Set down all of the data that follows, keeping every character.
=======
`src/rtl/usb_axi_pkg.sv`:
```
// usb_axi_pkg: FSM states and AXI4 encodings shared by the USB-to-AXI write bridge
package usb_axi_pkg;
  typedef enum logic [1:0] {IDLE, SEND, WAIT_B} state_t;
  localparam logic [2:0] AXI_SIZE_8B = 3'b011;
  localparam logic [1:0] AXI_BURST_INCR = 2'b01;
  localparam logic [1:0] AXI_RESP_OKAY = 2'b00;
endpackage

```
`src/rtl/usb_wr_fifo.sv`:
```
// usb_wr_fifo: power-of-two FIFO with head and next-to-head read ports
module usb_wr_fifo #(
  parameter int DEPTH = 4,
  parameter int W = 8
) (
  input  logic                     clk,
  input  logic                     rst,
  input  logic                     push,
  input  logic                     pop,
  input  logic [W-1:0]             din,
  output logic [W-1:0]             dout,
  output logic [W-1:0]             dout_nxt,
  output logic                     full,
  output logic                     empty,
  output logic [$clog2(DEPTH):0]   level
);
  localparam int AW = $clog2(DEPTH);
  logic [W-1:0] mem [DEPTH];
  logic [AW-1:0] wr_ptr, rd_ptr;
  assign dout = mem[rd_ptr];
  assign dout_nxt = mem[rd_ptr + AW'(1)];
  assign full = level == (AW+1)'(DEPTH);
  assign empty = level == '0;
  always_ff @(posedge clk or posedge rst)
    if (rst) begin
      wr_ptr <= '0;
      rd_ptr <= '0;
      level <= '0;
    end else begin
      if (push) wr_ptr <= wr_ptr + AW'(1);
      if (pop) rd_ptr <= rd_ptr + AW'(1);
      level <= level + (AW+1)'(push) - (AW+1)'(pop);
    end
  always_ff @(posedge clk)
    if (push) mem[wr_ptr] <= din;
endmodule

```
`src/rtl/usb_axi_wr_bridge.sv`:
```
// usb_axi_wr_bridge: buffers USB write requests and issues them as single-beat AXI4 writes,
// one outstanding at a time.
module usb_axi_wr_bridge
  import usb_axi_pkg::*;
#(
  parameter int FIFO_DEPTH = 4,
  parameter int ADDR_W = 32,
  parameter int DATA_W = 64
) (
  input  logic                          axi_clk,
  input  logic                          rst,
  input  logic                          bmem_wr_en,
  input  logic [ADDR_W-1:0]             bmem_wr_addr,
  input  logic [DATA_W-1:0]             bmem_wr_data,
  output logic                          bmem_resp,
  output logic [ADDR_W-1:0]             m_axi_awaddr,
  output logic [7:0]                    m_axi_awlen,
  output logic [2:0]                    m_axi_awsize,
  output logic [1:0]                    m_axi_awburst,
  output logic                          m_axi_awvalid,
  input  logic                          m_axi_awready,
  output logic [DATA_W-1:0]             m_axi_wdata,
  output logic [DATA_W/8-1:0]           m_axi_wstrb,
  output logic                          m_axi_wlast,
  output logic                          m_axi_wvalid,
  input  logic                          m_axi_wready,
  input  logic [1:0]                    m_axi_bresp,
  input  logic                          m_axi_bvalid,
  output logic                          m_axi_bready,
  output logic                          wr_err_o,
  output logic [$clog2(FIFO_DEPTH):0]   fifo_level_o
);
  localparam int LW = $clog2(FIFO_DEPTH) + 1;
  localparam int EW = ADDR_W + DATA_W;
  state_t state, state_nxt;
  logic accept, pop, full, empty, load, more;
  logic [EW-1:0] push_din, head, head_nxt, src;
  assign accept = bmem_wr_en & ~full & ~bmem_resp;
  assign push_din = {bmem_wr_addr & ~ADDR_W'(7), bmem_wr_data};
  assign pop = (state == WAIT_B) & m_axi_bvalid;
  assign m_axi_bready = state == WAIT_B;
  assign more = fifo_level_o > LW'(1);
  assign m_axi_awlen = '0;
  assign m_axi_awsize = AXI_SIZE_8B;
  assign m_axi_awburst = AXI_BURST_INCR;
  assign m_axi_wstrb = '1;
  assign m_axi_wlast = 1'b1;
  usb_wr_fifo #(.DEPTH(FIFO_DEPTH), .W(EW)) u_fifo (
    .clk(axi_clk),
    .rst(rst),
    .push(accept),
    .pop(pop),
    .din(push_din),
    .dout(head),
    .dout_nxt(head_nxt),
    .full(full),
    .empty(empty),
    .level(fifo_level_o)
  );
  always_comb begin
    state_nxt = state;
    case (state)
      IDLE:    state_nxt = empty ? IDLE : SEND;
      SEND:    state_nxt = ((~m_axi_awvalid | m_axi_awready) & (~m_axi_wvalid | m_axi_wready)) ? WAIT_B : SEND;
      WAIT_B:  state_nxt = ~m_axi_bvalid ? WAIT_B : (more | accept) ? SEND : IDLE;
      default: state_nxt = IDLE;
    endcase
  end
  // Going straight from WAIT_B to SEND the new head is the entry behind the one being popped,
  // or the request being pushed this very cycle when nothing else is buffered.
  assign load = (state_nxt == SEND) & (state != SEND);
  assign src = (state == WAIT_B) ? (more ? head_nxt : push_din) : head;
  always_ff @(posedge axi_clk or posedge rst)
    if (rst) begin
      state <= IDLE;
      bmem_resp <= 1'b0;
      m_axi_awvalid <= 1'b0;
      m_axi_wvalid <= 1'b0;
      m_axi_awaddr <= '0;
      m_axi_wdata <= '0;
      wr_err_o <= 1'b0;
    end else begin
      state <= state_nxt;
      bmem_resp <= accept;
      m_axi_awvalid <= load | (m_axi_awvalid & ~m_axi_awready);
      m_axi_wvalid <= load | (m_axi_wvalid & ~m_axi_wready);
      if (load) {m_axi_awaddr, m_axi_wdata} <= src;
      if (pop && m_axi_bresp != AXI_RESP_OKAY) wr_err_o <= 1'b1;
    end
endmodule

```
=======
- **Solution for this task**
`src/rtl/usb_axi_pkg.sv`:
```
// usb_axi_pkg: FSM states and AXI4 encodings shared by the USB-to-AXI write bridge
package usb_axi_pkg;
  typedef enum logic [1:0] {IDLE, SEND, WAIT_B} state_t;
  localparam logic [2:0] AXI_SIZE_8B = 3'b011;
  localparam logic [1:0] AXI_BURST_INCR = 2'b01;
  localparam logic [1:0] AXI_RESP_OKAY = 2'b00;
endpackage

```
`src/rtl/usb_wr_fifo.sv`:
```
// usb_wr_fifo: power-of-two FIFO with head and next-to-head read ports
module usb_wr_fifo #(
  parameter int DEPTH = 4,
  parameter int W = 8
) (
  input  logic                     clk,
  input  logic                     rst,
  input  logic                     push,
  input  logic                     pop,
  input  logic [W-1:0]             din,
  output logic [W-1:0]             dout,
  output logic [W-1:0]             dout_nxt,
  output logic                     full,
  output logic                     empty,
  output logic [$clog2(DEPTH):0]   level
);
  localparam int AW = $clog2(DEPTH);
  logic [W-1:0] mem [DEPTH];
  logic [AW-1:0] wr_ptr, rd_ptr;
  assign dout = mem[rd_ptr];
  assign dout_nxt = mem[rd_ptr + AW'(1)];
  assign full = level == (AW+1)'(DEPTH);
  assign empty = level == '0;
  always_ff @(posedge clk or posedge rst)
    if (rst) begin
      wr_ptr <= '0;
      rd_ptr <= '0;
      level <= '0;
    end else begin
      if (push) wr_ptr <= wr_ptr + AW'(1);
      if (pop) rd_ptr <= rd_ptr + AW'(1);
      level <= level + (AW+1)'(push) - (AW+1)'(pop);
    end
  always_ff @(posedge clk)
    if (push) mem[wr_ptr] <= din;
endmodule

```
`src/rtl/usb_axi_wr_bridge.sv`:
```
// usb_axi_wr_bridge: buffers USB write requests and issues them as single-beat AXI4 writes,
// one outstanding at a time.
module usb_axi_wr_bridge
  import usb_axi_pkg::*;
#(
  parameter int FIFO_DEPTH = 4,
  parameter int ADDR_W = 32,
  parameter int DATA_W = 64
) (
  input  logic                          axi_clk,
  input  logic                          rst,
  input  logic                          bmem_wr_en,
  input  logic [ADDR_W-1:0]             bmem_wr_addr,
  input  logic [DATA_W-1:0]             bmem_wr_data,
  output logic                          bmem_resp,
  output logic [ADDR_W-1:0]             m_axi_awaddr,
  output logic [7:0]                    m_axi_awlen,
  output logic [2:0]                    m_axi_awsize,
  output logic [1:0]                    m_axi_awburst,
  output logic                          m_axi_awvalid,
  input  logic                          m_axi_awready,
  output logic [DATA_W-1:0]             m_axi_wdata,
  output logic [DATA_W/8-1:0]           m_axi_wstrb,
  output logic                          m_axi_wlast,
  output logic                          m_axi_wvalid,
  input  logic                          m_axi_wready,
  input  logic [1:0]                    m_axi_bresp,
  input  logic                          m_axi_bvalid,
  output logic                          m_axi_bready,
  output logic                          wr_err_o,
  output logic [$clog2(FIFO_DEPTH):0]   fifo_level_o
);
  localparam int LW = $clog2(FIFO_DEPTH) + 1;
  localparam int EW = ADDR_W + DATA_W;
  state_t state, state_nxt;
  logic accept, pop, full, empty, load, more;
  logic [EW-1:0] push_din, head, head_nxt, src;
  assign accept = bmem_wr_en & ~full & ~bmem_resp;
  assign push_din = {bmem_wr_addr & ~ADDR_W'(7), bmem_wr_data};
  assign pop = (state == WAIT_B) & m_axi_bvalid;
  assign m_axi_bready = state == WAIT_B;
  assign more = fifo_level_o > LW'(1);
  assign m_axi_awlen = '0;
  assign m_axi_awsize = AXI_SIZE_8B;
  assign m_axi_awburst = AXI_BURST_INCR;
  assign m_axi_wstrb = '1;
  assign m_axi_wlast = 1'b1;
  usb_wr_fifo #(.DEPTH(FIFO_DEPTH), .W(EW)) u_fifo (
    .clk(axi_clk),
    .rst(rst),
    .push(accept),
    .pop(pop),
    .din(push_din),
    .dout(head),
    .dout_nxt(head_nxt),
    .full(full),
    .empty(empty),
    .level(fifo_level_o)
  );
  always_comb begin
    state_nxt = state;
    case (state)
      IDLE:    state_nxt = empty ? IDLE : SEND;
      SEND:    state_nxt = ((~m_axi_awvalid | m_axi_awready) & (~m_axi_wvalid | m_axi_wready)) ? WAIT_B : SEND;
      WAIT_B:  state_nxt = ~m_axi_bvalid ? WAIT_B : (more | accept) ? SEND : IDLE;
      default: state_nxt = IDLE;
    endcase
  end
  // Going straight from WAIT_B to SEND the new head is the entry behind the one being popped,
  // or the request being pushed this very cycle when nothing else is buffered.
  assign load = (state_nxt == SEND) & (state != SEND);
  assign src = (state == WAIT_B) ? (more ? head_nxt : push_din) : head;
  always_ff @(posedge axi_clk or posedge rst)
    if (rst) begin
      state <= IDLE;
      bmem_resp <= 1'b0;
      m_axi_awvalid <= 1'b0;
      m_axi_wvalid <= 1'b0;
      m_axi_awaddr <= '0;
      m_axi_wdata <= '0;
      wr_err_o <= 1'b0;
    end else begin
      state <= state_nxt;
      bmem_resp <= accept;
      m_axi_awvalid <= load | (m_axi_awvalid & ~m_axi_awready);
      m_axi_wvalid <= load | (m_axi_wvalid & ~m_axi_wready);
      if (load) {m_axi_awaddr, m_axi_wdata} <= src;
      if (pop && m_axi_bresp != AXI_RESP_OKAY) wr_err_o <= 1'b1;
    end
endmodule

```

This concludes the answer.